I am appalled at the sheer magnitude of the $1.6 billion two-year tax increase. It would be hard to imagine a bill that is more anti-economic growth, anti-job creation and more likely to hurt the state economy by providing incentives for taxpayers to leave the state. All these tax increases are unnecessary, given the state budget surplus of $931 million in the fiscal year ended June 30, 2006 and a projected surplus of $560 million in the current fiscal year which will end June 30.

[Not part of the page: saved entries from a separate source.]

--- config.mk ---
export PLATFORM = sky130hd
export DESIGN_NAME = halton_base3_decoder
export DESIGN_NICKNAME = d
export VERILOG_FILES = /design/src/rtl/halton_base3_decoder.sv
export SDC_FILE = /design/constraint.sdc
export NUM_CORES = 1
export LEC_CHECK = 0
export CORE_MARGIN = 4
export CORE_UTILIZATION = 30
export DETAILED_ROUTE_END_ITERATION = 7
export PLACE_DENSITY = 0.5
export SYNTH_ARGS = -nofsm -noshare
export SYNTH_HDL_FRONTEND = slang
export SYNTH_SLANG_ARGS = --single-unit
--- constraint.sdc ---
create_clock -name clk -period 7.1 [get_ports clk]
set_input_delay 2.13 -clock clk [delete_from_list [all_inputs] [get_ports clk]]
set_output_delay 2.13 -clock clk [all_outputs]
set_load 0.01 [all_outputs]
$ cat config.mk
export PLATFORM = sky130hd
export DESIGN_NAME = vending_txn_ctrl
export DESIGN_NICKNAME = d
export VERILOG_FILES = /design/src/rtl/vending_txn_ctrl.sv
export SDC_FILE = /design/constraint.sdc
export NUM_CORES = 1
export LEC_CHECK = 0
export ABC_AREA = 1
export CAP_MARGIN = 25
export CELL_PAD_IN_SITES_DETAIL_PLACEMENT = 0
export CELL_PAD_IN_SITES_GLOBAL_PLACEMENT = 1
export CORE_MARGIN = 2
export CORE_UTILIZATION = 43
export DETAILED_ROUTE_END_ITERATION = 8
export HOLD_SLACK_MARGIN = 0.05
export PLACE_DENSITY = 0.95
export SLEW_MARGIN = 20
export SYNTH_ARGS = -nofsm -noshare
export SYNTH_HDL_FRONTEND = slang
export SYNTH_SLANG_ARGS = --single-unit
$ cat constraint.sdc
create_clock -name clk -period 5.4 [get_ports clk]
set_clock_uncertainty 0.2 [all_clocks]
set_input_delay 1.08 -clock clk [delete_from_list [all_inputs] [get_ports clk]]
set_output_delay 1.08 -clock clk [all_outputs]
set_load 0.05 [all_outputs]
## config.mk

```make
export PLATFORM = sky130hd
export DESIGN_NAME = io_sync_filter
export DESIGN_NICKNAME = d
export VERILOG_FILES = /design/src/rtl/io_sync_filter.sv
export SDC_FILE = /design/constraint.sdc
export NUM_CORES = 1
export LEC_CHECK = 0
export ABC_AREA = 1
export BUFFER_PORTS_ARGS = -buffer_cell sky130_fd_sc_hd__buf_4
export CAP_MARGIN = 20
export CELL_PAD_IN_SITES_DETAIL_PLACEMENT = 0
export CELL_PAD_IN_SITES_GLOBAL_PLACEMENT = 2
export CORE_MARGIN = 1.5
export CORE_UTILIZATION = 37
export CTS_BUF_LIST = sky130_fd_sc_hd__clkbuf_2
export CTS_CLUSTER_DIAMETER = 50
export DETAILED_ROUTE_END_ITERATION = 7
export GPL_ROUTABILITY_DRIVEN = 1
export HOLD_SLACK_MARGIN = 0.02
export PLACE_DENSITY = 0.9
export SETUP_SLACK_MARGIN = 0.05
export SLEW_MARGIN = 20
export SYNTH_ARGS = -nofsm -noshare
export SYNTH_HDL_FRONTEND = slang
export SYNTH_SLANG_ARGS = --single-unit
export TNS_END_PERCENT = 100
```

## constraint.sdc

```tcl
create_clock -name clk_i -period 2.08 [get_ports clk_i]
set_input_delay 0 -clock clk_i [delete_from_list [all_inputs] [get_ports clk_i]]
set_output_delay 0 -clock clk_i [all_outputs]
set_load 0.05 [all_outputs]
```
==> config.mk <==
export PLATFORM = sky130hd
export DESIGN_NAME = tt_tx_scheduler
export DESIGN_NICKNAME = d
export VERILOG_FILES = /design/src/rtl/tt_sched_pkg.sv /design/src/rtl/tt_prio_arbiter.sv /design/src/rtl/tt_tx_scheduler.sv
export SDC_FILE = /design/constraint.sdc
export NUM_CORES = 2
export LEC_CHECK = 0
export BUFFER_PORTS_ARGS = -buffer_cell sky130_fd_sc_hd__buf_4
export CORE_UTILIZATION = 65
export DETAILED_ROUTE_END_ITERATION = 8
export GPL_ROUTABILITY_DRIVEN = 0
export MAX_ROUTING_LAYER = met4
export PLACE_DENSITY_LB_ADDON = 0.25
export SETUP_SLACK_MARGIN = 0.4
export SYNTH_ARGS = -nofsm -noshare
export SYNTH_HDL_FRONTEND = slang
export SYNTH_SLANG_ARGS = --single-unit
==> constraint.sdc <==
create_clock -name clk -period 6.98 [get_ports clk]
set_clock_uncertainty 0.2 [all_clocks]
set_input_delay 0.698 -clock clk [delete_from_list [all_inputs] [get_ports clk]]
set_output_delay 0.698 -clock clk [all_outputs]
set_load 0.02 [all_outputs]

• INCOME TAX - The bill increases the tax rate for families with incomes of $150,000 by 10%, going from a 5% rate to 5.5% rate over two years. This hits middle class families throughout Fairfield County and could, for example, include two teachers. At the new top bracket applying to income over $250,000 the tax increase is… hold your breath… a staggering 40%! For this group the rate would go from 5% to 6.95%. This would exceed the top rate even for “high tax” New York State which tops out at 6.8%.
Worse still, under current law the top 0.2% of tax filers, amounting to just over 3,000 families, pay 77% of the entire state income tax revenues. However, under the new tax increases this same group will pay approximately 90% of all state income tax revenues! This totally destroys two key features of the original income tax. First, it was intended to be a stable and predictable tax, whereas in the future only a tiny fraction of people will be paying almost all of it and it will become highly volatile. Second, an original rationale was that by spreading the income tax burden widely, most families would have some stake in funding the state’s budget and a stake in maintaining fiscal discipline. This no longer applies.
All of this is in the name of funding a budget adopted by the Appropriations Committee which soars through the spending cap limit under the guise of calling this an “emergency year,” which it is not.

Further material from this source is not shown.